功能性三尖瓣反流(functional tricuspid valve regurgitation,FTR)又称继发性三尖瓣反流,指由三尖瓣环扩张、右心室扩大和功能障碍导致三尖瓣解剖结构和功能的异常,占所有三尖瓣反流(tricuspid valve regurgitation,TR)的90%以上[1]。FTR的病程长,早期症状不明显,若仅关注原发疾病而忽略其严重程度,未进行有效治疗,远期加重可能导致心力衰竭和终末器官功能障碍,降低生存率[2-4]。重度FTR患者的3年死亡率高达40%以上[5]。由此可见,通过影像学方法准确评估FTR严重程度以及合理的治疗方案在提高FTR患者心室功能及生存质量方面起着关键作用。常用于FTR严重程度评估的指标较多且差异较大,故影像学方法评估FTR严重程度存在明显的局限性,难以量化反流和右心功能不全的严重程度,且反流程度可能因不同患者身体状况和充血性心力衰竭治疗程度而存在明显差异。为了优化临床治疗,临床医师有必要全面了解多种影像学技术的优点及不足。在FTR治疗方面,药物治疗能部分缓解FTR患者的症状,但病程晚期药物的效果欠佳。病情进展到中度或更重的右心室扩张和(或)右心室功能不全时,可能需要外科干预来防止疾病进展和改善预后。欧洲心脏病学会和欧洲心胸外科协会指南指出,对于同时接受左侧瓣膜手术的重度TR患者,考虑外科干预三尖瓣治疗,手术属于Ⅰa类;对于合并右心功能障碍或瓣环扩张中度TR患者,考虑手术治疗,手术属于Ⅱa类[6]。另有研究推荐将三尖瓣环>40 mm作为三尖瓣成形术的截断值,但仍需要进一步评估[7]。目前对于不伴三尖瓣瓣环明显扩张的轻度TR患者的手术时机尚无定论[8]。经导管介入治疗已广泛用于主动脉瓣狭窄和二尖瓣反流患者治疗中,随着三尖瓣介入手术器械的不断出现,FTR可能是经导管介入治疗的下一个目标。现对FTR影像学评估与外科治疗方法的进展予以综述,以期为临床准确评估FTR严重程度及制订有效临床诊治决策提供帮助。

1 FTR的影像学评估

1.1超声心动图 超声心动图是诊断和评价TR的最主要检查,随着超声影像技术的发展,超声图像可以全面、直观、实时地显示心脏和大血管的解剖结构以及心肌瓣膜的运动状态和血流状况,为患者临床管理和治疗提供足够信息。目前北美和欧洲超声心动图协会指南根据定性、半定量和定量参数将TR分为轻度、中度及重度[6,9-10],见表1。三尖瓣与二尖瓣解剖学及负荷条件存在较大差异,但当前TR指南标准使用的评估标准与二尖瓣相同。对于病因复杂或重度FTR患者,若同时合并左心瓣膜病变,不能仅依据反流面积判断FTR的严重程度(图1),应从多角度评估三尖瓣病变严重程度,包括评估三尖瓣结构和测量反流口面积(regurgitant orifice area,ROA)和反流量(使用定性多普勒、半定量多普勒)。
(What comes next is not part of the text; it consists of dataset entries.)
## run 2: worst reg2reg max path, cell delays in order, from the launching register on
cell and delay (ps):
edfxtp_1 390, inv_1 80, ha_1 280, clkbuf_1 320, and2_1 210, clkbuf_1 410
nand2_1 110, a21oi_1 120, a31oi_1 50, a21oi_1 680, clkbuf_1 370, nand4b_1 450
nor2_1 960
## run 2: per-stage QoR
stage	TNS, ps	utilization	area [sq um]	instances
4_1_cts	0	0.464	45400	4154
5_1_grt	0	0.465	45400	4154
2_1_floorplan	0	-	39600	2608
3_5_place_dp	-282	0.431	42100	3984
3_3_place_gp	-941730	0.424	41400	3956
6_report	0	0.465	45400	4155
File: config.mk
export PLATFORM = sky130hd
export DESIGN_NAME = mlcd_front
export DESIGN_NICKNAME = d
export VERILOG_FILES = /design/src/hw/rtl/mlcd_pkg.sv /design/src/hw/rtl/mlcd_front.sv
export SDC_FILE = /design/constraint.sdc
export NUM_CORES = 1
export LEC_CHECK = 0
export ABC_AREA = 1
export BUFFER_PORTS_ARGS = -buffer_cell sky130_fd_sc_hd__buf_4
export CORE_MARGIN = 2
export CORE_UTILIZATION = 43
export DETAILED_ROUTE_END_ITERATION = 6
export PLACE_DENSITY = 0.9
export SLEW_MARGIN = 40
export SYNTH_ARGS = -nofsm -noshare
export SYNTH_HDL_FRONTEND = slang
export SYNTH_SLANG_ARGS = --single-unit
export TNS_END_PERCENT = 30
File: constraint.sdc
create_clock -name aclk -period 5.2 [get_ports aclk]
set_clock_uncertainty 0.15 [all_clocks]
set_input_delay 1.04 -clock aclk [delete_from_list [all_inputs] [get_ports aclk]]
set_output_delay 1.04 -clock aclk [all_outputs]
set_load 0.05 [all_outputs]
File: src/hw/rtl/mlcd_pkg.sv
// mlcd_pkg: shared types, codes and helpers for the memory lcd line controller
// no dependencies; used by every module of the block but mlcd_ram
`timescale 1ns / 1ps

package mlcd_pkg;

    // item kinds on the input channel
    localparam logic [2:0] KIND_DRAW         = 3'd0;
    localparam logic [2:0] KIND_DRAW_REFRESH = 3'd1;
    localparam logic [2:0] KIND_REFRESH      = 3'd2;
    localparam logic [2:0] KIND_CLEAR        = 3'd3;
    localparam logic [2:0] KIND_READ         = 3'd4;
    localparam logic [2:0] KIND_WRITE        = 3'd5;

    // panel link bytes
    localparam logic [7:0] CMD_UPDATE = 8'h80;
    localparam logic [7:0] CMD_CLEAR  = 8'h20;
    localparam logic [7:0] VCOM_FLAG  = 8'h40;
    localparam logic [7:0] BYTE_ZERO  = 8'h00;
    localparam logic [7:0] BYTE_WHITE = 8'hff;

    // store addresses, wide enough for 255 lines of 128 bytes
    localparam int CMD_ADDR_W = 15;

    typedef struct packed {
        logic [2:0] kind;
        logic [8:0] pixel_x;
        logic [7:0] pixel_y;
        logic       draw_black;
        logic [5:0] byte_column;
        logic [7:0] byte_value;
    } in_item_t;

    typedef struct packed {
        logic [7:0] out_byte;
        logic       is_pixel_answer;
        logic       pixel_white;
        logic       last;
    } out_item_t;

    typedef enum logic [2:0] {
        OP_DRAW,
        OP_DRAW_REFRESH,
        OP_REFRESH,
        OP_CLEAR,
        OP_READ,
        OP_READ_WHITE,
        OP_WRITE
    } op_t;

    typedef struct packed {
        op_t                   op;
        logic [CMD_ADDR_W-1:0] addr;
        logic [CMD_ADDR_W-1:0] base;
        logic [7:0]            mask;
        logic                  black;
        logic [7:0]            value;
        logic [7:0]            line_code;
    } cmd_t;

    typedef struct packed {
        logic init_busy;
    } status_t;

    typedef enum logic [3:0] {
        ST_FILL,
        ST_IDLE,
        ST_DRAW_RD,
        ST_DRAW_WR,
        ST_HDR,
        ST_LINE_NO,
        ST_DATA,
        ST_TRAIL0,
        ST_TRAIL1,
        ST_CLR_CMD,
        ST_CLR_ZERO,
        ST_READ,
        ST_WRITE
    } back_state_t;

    function automatic logic [7:0] reverse8(input logic [7:0] v);
        logic [7:0] r;
        for (int i = 0; i < 8; i++) begin
            r[7-i] = v[i];
        end
        return r;
    endfunction

endpackage
<file path="src/hw/rtl/mlcd_pkg.sv">
// mlcd_pkg: shared types, codes and helpers for the memory lcd line controller
// no dependencies; used by every module of the block but mlcd_ram
`timescale 1ns / 1ps

package mlcd_pkg;

    // item kinds on the input channel
    localparam logic [2:0] KIND_DRAW         = 3'd0;
    localparam logic [2:0] KIND_DRAW_REFRESH = 3'd1;
    localparam logic [2:0] KIND_REFRESH      = 3'd2;
    localparam logic [2:0] KIND_CLEAR        = 3'd3;
    localparam logic [2:0] KIND_READ         = 3'd4;
    localparam logic [2:0] KIND_WRITE        = 3'd5;

    // panel link bytes
    localparam logic [7:0] CMD_UPDATE = 8'h80;
    localparam logic [7:0] CMD_CLEAR  = 8'h20;
    localparam logic [7:0] VCOM_FLAG  = 8'h40;
    localparam logic [7:0] BYTE_ZERO  = 8'h00;
    localparam logic [7:0] BYTE_WHITE = 8'hff;

    // store addresses, wide enough for 255 lines of 128 bytes
    localparam int CMD_ADDR_W = 15;

    typedef struct packed {
        logic [2:0] kind;
        logic [8:0] pixel_x;
        logic [7:0] pixel_y;
        logic       draw_black;
        logic [5:0] byte_column;
        logic [7:0] byte_value;
    } in_item_t;

    typedef struct packed {
        logic [7:0] out_byte;
        logic       is_pixel_answer;
        logic       pixel_white;
        logic       last;
    } out_item_t;

    typedef enum logic [2:0] {
        OP_DRAW,
        OP_DRAW_REFRESH,
        OP_REFRESH,
        OP_CLEAR,
        OP_READ,
        OP_READ_WHITE,
        OP_WRITE
    } op_t;

    typedef struct packed {
        op_t                   op;
        logic [CMD_ADDR_W-1:0] addr;
        logic [CMD_ADDR_W-1:0] base;
        logic [7:0]            mask;
        logic                  black;
        logic [7:0]            value;
        logic [7:0]            line_code;
    } cmd_t;

    typedef struct packed {
        logic init_busy;
    } status_t;

    typedef enum logic [3:0] {
        ST_FILL,
        ST_IDLE,
        ST_DRAW_RD,
        ST_DRAW_WR,
        ST_HDR,
        ST_LINE_NO,
        ST_DATA,
        ST_TRAIL0,
        ST_TRAIL1,
        ST_CLR_CMD,
        ST_CLR_ZERO,
        ST_READ,
        ST_WRITE
    } back_state_t;

    function automatic logic [7:0] reverse8(input logic [7:0] v);
        logic [7:0] r;
        for (int i = 0; i < 8; i++) begin
            r[7-i] = v[i];
        end
        return r;
    endfunction

endpackage

</file>
<file path="src/hw/rtl/mlcd_cmd_queue.sv">
// mlcd_cmd_queue: two-entry command queue between the front and back parts
// depends on mlcd_pkg
`timescale 1ns / 1ps

module mlcd_cmd_queue (
    input  logic           aclk,
    input  logic           aresetn,
    input  logic           in_valid,
    output logic           in_ready,
    input  mlcd_pkg::cmd_t in_cmd,
    output logic           out_valid,
    input  logic           out_ready,
    output mlcd_pkg::cmd_t out_cmd
);

    mlcd_pkg::cmd_t slot_reg [2];
    logic       wr_ptr_reg;
    logic       wr_ptr_next;
    logic       rd_ptr_reg;
    logic       rd_ptr_next;
    logic [1:0] cnt_reg;
    logic [1:0] cnt_next;
    logic       push;
    logic       pop;

    assign in_ready  = cnt_reg != 2'd2;
    assign out_valid = cnt_reg != 2'd0;
    assign out_cmd   = slot_reg[rd_ptr_reg];
    assign push      = in_valid && in_ready;
    assign pop       = out_valid && out_ready;

    always_comb begin
        wr_ptr_next = push ? ~wr_ptr_reg : wr_ptr_reg;
        rd_ptr_next = pop ? ~rd_ptr_reg : rd_ptr_reg;
        cnt_next    = cnt_reg + 2'(push) - 2'(pop);
    end

    always_ff @(posedge aclk) begin
        if (!aresetn) begin
            wr_ptr_reg <= 1'b0;
            rd_ptr_reg <= 1'b0;
            cnt_reg    <= 2'd0;
        end else begin
            wr_ptr_reg <= wr_ptr_next;
            rd_ptr_reg <= rd_ptr_next;
            cnt_reg    <= cnt_next;
        end
    end

    always_ff @(posedge aclk) begin
        if (push) begin
            slot_reg[wr_ptr_reg] <= in_cmd;
        end
    end

endmodule

</file>
<file path="config.mk">
export PLATFORM = sky130hd
export DESIGN_NAME = mlcd_cmd_queue
export DESIGN_NICKNAME = d
export VERILOG_FILES = /design/src/hw/rtl/mlcd_pkg.sv /design/src/hw/rtl/mlcd_cmd_queue.sv
export SDC_FILE = /design/constraint.sdc
export NUM_CORES = 1
export LEC_CHECK = 0
export CAP_MARGIN = 25
export CORE_MARGIN = 1
export CORE_UTILIZATION = 45
export CTS_CLUSTER_DIAMETER = 120
export DETAILED_ROUTE_END_ITERATION = 12
export DONT_BUFFER_PORTS = 1
export RECOVER_POWER = 50
export SYNTH_ARGS = -nofsm -noshare
export SYNTH_HDL_FRONTEND = slang
export SYNTH_SLANG_ARGS = --single-unit
</file>
<file path="constraint.sdc">
create_clock -name aclk -period 5.5 [get_ports aclk]
set_input_delay 0.275 -clock aclk [delete_from_list [all_inputs] [get_ports aclk]]
set_output_delay 0.275 -clock aclk [all_outputs]
set_load 0.03 [all_outputs]
</file>
# Word level (Yosys, flattened, before mapping)
# Memories as Yosys holds them, arrays and structs flattened. A register that Yosys moved wholly into a read port is not among the register bits.
# Index checks and enable logic that the tools add are counted.
[word_totals]
register_bits = 4
ram_bits = 116
inputBits = 62
elab_cells = 16
n_memories = 1
[classes]
add_sub_neg = 2
eq_ne = 1
mux = 4
bitwise_logic = 2
reduce_logical = 3
[memory_table]
columns = ["memory", "words", "word_bits", "rd", "rd_ports_with_merged_regs", "write_ports", "line_no", "source"]
rows = [
  ["slot_reg", 2, 58, 1, 1, 1, "mlcd_cmd_queue.sv:16", "mlcd_pkg::cmd_t slot_reg [2];"],
]
[op_table]
columns = ["cell", "count"]
rows = [
  ["2-to-1 mux 1 bit", 4],
  ["adder 2 x 1 -> 2 bit", 1],
  ["logical AND 1 bit", 2],
  ["!= test 2 bit, second input constant", 1],
  ["inverter 1 bit", 2],
  ["nonzero test 2 bit", 1],
  ["subtractor 2 x 1 -> 2 bit", 1],
]

# Longest topological paths before layout
[depth]
depth_word = 4
mapped_depth = 8

# Worst setup path before layout
# No wires, ideal clock.
[synth_path]
path_type = "register -> register"
startpoint = "register cnt_reg[0]"
endpoint = "memory slot_reg[0][0] (netlist bit) (enable)"
setup_time_ns = 0.474
t_arrival_ns = 3.277
t_required_ns = 5.026
setup_slack_ns = 1.748
path_stages_with_launch = 4
n_path_buf = 0
synth_period_minus_slack_ns = 3.752
path_cell_list = "dfxtp_1 > nand2b_1 > nand2_1 > nor2_1"
[synth_via]
elab_chain_cells = 4
[synth_lines]
columns = ["element", "line_no", "source"]
rows = [
  ["from (decl)", "mlcd_cmd_queue.sv:21", "logic [1:0] cnt_reg;"],
  ["from (signal assigned)", "mlcd_cmd_queue.sv:46", "cnt_reg <= cnt_next;"],
  ["!= test 2 bit", "mlcd_cmd_queue.sv:26", "assign in_ready = cnt_reg != 2'd2;"],
  ["net in_ready", "mlcd_cmd_queue.sv:9", "output logic in_ready,"],
  ["logical AND 1 bit", "mlcd_cmd_queue.sv:29", "assign push = in_valid && in_ready;"],
  ["2-to-1 mux 1 bit", "mlcd_cmd_queue.sv:51", "if (push) begin"],
  ["2-to-1 mux 1 bit (not written as such)", "mlcd_cmd_queue.sv:52", "slot_reg[wr_ptr_reg] <= in_cmd;"],
  ["to (decl)", "mlcd_cmd_queue.sv:16", ""],
]
# The timed path passes the listed nets, and every way through them passes these cells.

# Final worst setup path
[layout_path]
startpoint = "register cnt_reg[0]"
endpoint = "memory slot_reg[0][6] (netlist bit) (enable)"
# The elaborated chain is that of the path after synthesis.

==> results.rst <==
.. list-table::
   :header-rows: 1

   * - Metric
     - Value
   * - Port Buffers
     - 0
   * - Worst-path cell with the longest stage delay
     - nor2_1
   * - Number of violations of the max-capacitance limit
     - 1
   * - Combinational share of power
     - 22.7%
   * - Portion of synthesized cell area occupied by the leading cell type
     - 77.5%
   * - Ys flop type
     - edfxtp_1
   * - Cell taking the most area after synthesis
     - edfxtp_1
   * - Count of pins over their slew limit
     - 26
   * - Clock tree from TritonCTS
     - done
   * - Final-layout setup total negative slack
     - 0 ns
   * - Fin. Hold Viols
     - 0
   * - Highest clock rate
     - 0.288 GHz
   * - Clock insertion delay at the later pin of the skew report
     - 0.50 ns
   * - Global placement routability congestion
     - 0.657
   * - Cell-internal power
     - 2.05 mW
   * - Stages on the worst setup path
     - 4
   * - Clock buffer depth
     - 2
   * - Cell with the most instances after synthesis
     - edfxtp_1
   * - Most common library cells after synthesis
     - edfxtp_1 (116), mux2_2 (38), mux2_4 (20)
   * - Number of distinct library cell variants in the gate-level netlist after synthesis
     - 18
   * - Share of total power consumed by net switching
     - 29.9%
   * - Register bit count reported by yosys
     - 121
   * - Routed wire length
     - 7040 um
   * - Worst hold-check slack
     - 0.00133 ns
   * - Starting Density
     - 46.2%
   * - Data required time at the worst endpoint
     - 5.64 ns
   * - Clock Skew
     - 0.00664 ns
   * - Mean Syn Cell Area
     - 22.0 sq um
   * - Maximum fanout along the worst path
     - 34
   * - Critical path buffer and inverter count
     - 1
   * - Leakage power figure
     - 1.99 nW
   * - Status
     - complete, but fails checks
   * - Antenna violations before repair
     - 0
   * - Data arrival time at the worst-slack endpoint
     - 3.61 ns
   * - Die boundary height
     - 102 um
   * - Switch Pwr
     - 0.874 mW
   * - Unrepaired setup endpoints after global routing
     - no
   * - Number of buffers created by CTS
     - 17
   * - Remaining global-route overflow
     - 0
   * - Proportion of synthesized chip area in sequential cells
     - 79.7%
   * - Category of the worst setup path launch point
     - register
   * - Failing checks
     - capacitance limit, slew limit
   * - Number of enable flip-flop cells after synthesis
     - 116
   * - Number of cell instances on the worst register-to-register path
     - 4
   * - Post-Synthesis Cell Area
     - 0.00449 sq mm
   * - VDD IR-drop max
     - 0.276 mV
   * - Yosys warning count
     - 0
   * - Chip Width
     - 102 um
   * - Kind of cell adding the most delay to the critical path
     - simple AND/OR/NAND/NOR gates
   * - Internal reg-to-reg setup slack
     - 2.03 ns
   * - Syn_nets
     - 268
   * - # nets final
     - 342
   * - Vias per cell
     - 4.91
   * - Synth-to-layout area growth
     - 28.4%
   * - Class of the worst hold path
     - primary input to register
   * - Maximum number of pins on one net before global-route repair
     - 59
   * - CTS clk-pin slew, worst paths
     - 0.05 ns
   * - Via total after detailed routing
     - 2082
   * - Worst R2R Start
     - cnt_reg[0]
   * - Number of DRC markers in iteration 0
     - 61
   * - Die Area
     - 0.0104 sq mm
   * - Type of element capturing the critical path
     - register
   * - Worst hold path endpoint
     - wr_ptr_reg
   * - Ports placed on the boundary
     - 122
   * - Floorplan core area
     - 0.00973 sq mm
   * - Final routed DRC violation total
     - 0
   * - Share of async-settable or async-resettable flops after synthesis
     - 0%
   * - Power per Cell Area
     - 506 mW/mm^2
   * - Number of diodes added for antenna fixing
     - 0
   * - Number of global-route vias before repair
     - 2099
   * - First-pass GRT wire length
     - 10300 um
   * - Kind of critical path
     - register to register
   * - Standard-cell row count
     - 36
   * - Terminus of the critical flop-to-flop path
     - slot_reg[0][6]
   * - Worst max-slew margin expressed relative to the limit
     - -38.2%
   * - Depth of the worst hold-timing path
     - 2
   * - H-tree Lvls
     - 4
   * - Sequential group share of total power
     - 43.0%
   * - Layout cells sized above 1
     - 30.6%
   * - Startpoint of the lowest-slack hold path
     - in_valid
   * - Gate count after technology mapping
     - 204
   * - Slowest cell delay on critical path
     - 1.54 ns
   * - Slew of the pin with the lowest slew margin
     - 2.06 ns
   * - Antenna viol nets, final
     - 0
   * - Detailed-route wire length per cell
     - 16.6 um
   * - Portion of total power attributed to the clock network
     - 34.4%
   * - Number of setup buffers added after CTS
     - 0
   * - Number of flip-flops under the largest register name
     - 116
   * - Clk Tree Root Cell
     - clkbuf_8
   * - 1st-pass router iterations
     - 4
   * - Setup violators final
     - 0
   * - Clock period minus worst slack
     - 3.47 ns
   * - Post-detailed-placement half-perimeter wirelength
     - 3960 um
   * - Crit path cell chain
     - nand2b_1 > nand2_1 > nor2_1 > buf_4
   * - Final worst path period share
     - 63.1%
   * - Clock sink count
     - 121
   * - Global Route Usage Sum
     - 14.2%
   * - Top cells by area in the synthesized netlist
     - edfxtp_1 (78%), mux2_2 (9.5%), mux2_4 (6.7%), dfxtp_1 (2.2%), buf_6 (0.75%)
worst register-to-register path, delay by kind of cell (launching register included):
kind / cells / cell delay [ns]
buf+inv: 1 / 0.65
flops: 1 / 0.36
simple gates: 3 / 2.08
cell families after synthesis:
kind of cell,after synthesis,synth area share [%]
flip-flops,121,79.7
multiplexers,59,16.4
AND/OR/NAND/NOR,11,1.36
buffers and inverters,7,1.17
XOR/XNOR,3,0.585
adder cells (fa/ha/maj),2,0.557
AO/OA/AOI/OAI,1,0.167
worst max path at each step:
stage	startpoint	endpoint	slack, ns
detailed placement	cnt_reg[0]	slot_reg[0][17]	2.99
global placement	cnt_reg[0]	slot_reg[0][17]	3.04
CTS	cnt_reg[0]	slot_reg[0][2]	2.97
floorplan	cnt_reg[0]	slot_reg[0][0]	1.75
finish	cnt_reg[0]	slot_reg[0][6]	2.03
global route	cnt_reg[0]	slot_reg[0][43]	1.68
cells in the final DEF, fill, tap and decap left out, drive strengths merged:
master | Yosys | routed
edfxtp | 116 | 116
dlygate4sd3 | 0 | 59
mux2 | 58 | 58
clkbuf | 0 | 23
dfxtp | 5 | 5
clkinv | 0 | 4
xnor2 | 3 | 3
clkinvlp | 0 | 3
nand2b | 2 | 2
nand2 | 2 | 2
nor2b | 2 | 2
ha | 2 | 2
bufinv | 0 | 2
buf | 6 | 2
and2 | 2 | 2
o21a | 1 | 1
or2 | 1 | 1
inv | 1 | 1
and3 | 1 | 1
nor2 | 1 | 1
mux2i | 1 | 1
power by group through the flow:
| stage | Sequential [mW] | Clock, mW | Combinational, mW |
|---|---|---|---|
| 2_1_floorplan | 1.21 | 0 | 0.632 |
| 3_3_place_gp | 1.27 | 0 | 0.632 |
| 3_5_place_dp | 1.28 | 0 | 0.635 |
| 4_1_cts | 1.26 | 1.03 | 0.676 |
| 5_1_grt | 1.27 | 1.07 | 0.697 |
| 6_report | 1.25 | 1.00 | 0.662 |
per-layer routing:
layer	vias up	global-route usage, %	share of wire [%]
met4	0	7.91	1.3
met5	-	0	0
met2	82	23.2	51
li1	951	-	-
met3	11	7.46	8.1
met1	1038	14.7	39
stage by stage:
stage / util, % / setup WS [ns] / cell area [sq um] / std cells / total power [mW]
CTS: 59.4 / 2.97 / 5780 / 424 / 2.96
detailed placement: 47.7 / 2.99 / 4640 / 333 / 1.91
floorplan: - / 1.75 / 4490 / 204 / 1.84
global placement: 47.7 / 3.04 / 4640 / 333 / 1.90
finish: 59.3 / 2.03 / 5770 / 424 / 2.92
global route: 59.3 / 1.68 / 5770 / 424 / 3.04
area by class of cell:
| cell class | count | area (sq um) |
|---|---|---|
| Sequential cell | 121 | 3590 |
| Fill cell | 768 | 3960 |
| Timing Repair Buffer | 61 | 606 |
| Multi-Input combinational cell | 76 | 860 |
| Tap cell | 133 | 166 |
| Inverter | 1 | 3.75 |
| Clock inverter | 9 | 103 |
| Clock buffer | 23 | 447 |
timing repair:
action                                 CTS  global route
hold buffers                            59             0
gates resized for setup                  0             0
endpoints found under the hold margin  121             0
(Power assumes the default switching activity.)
a.术前(三尖瓣轻度反流);b.二尖瓣置换术后7年(三尖瓣中度反流)

表1 功能性三尖瓣反流超声心动图分级

1.1.1二维超声心动图 FTR的病理生理学极其复杂,单一的二维超声切面难以同时显示三个瓣叶,三尖瓣的综合评估应从多个经胸窗口进行,特别关注三尖瓣环扩张程度、三尖瓣瓣叶结合情况以及三尖瓣瓣叶栓系情况。同时,三尖瓣与右心室的解剖及功能存在内在联系,故应结合右心室功能评估FTR严重程度。然而,目前还没有准确评估重度TR患者右心室功能的方法,有待进一步研究[11]。在实际临床工作中,超声医师通过比对TR与测量的三尖瓣瓣口反流面积进行分级(<20%为轻度;20%~40%为中等;>40%为严重),这种方法操作方便、快捷,可用于初步诊断和筛查,但评估病情严重程度的误差较大。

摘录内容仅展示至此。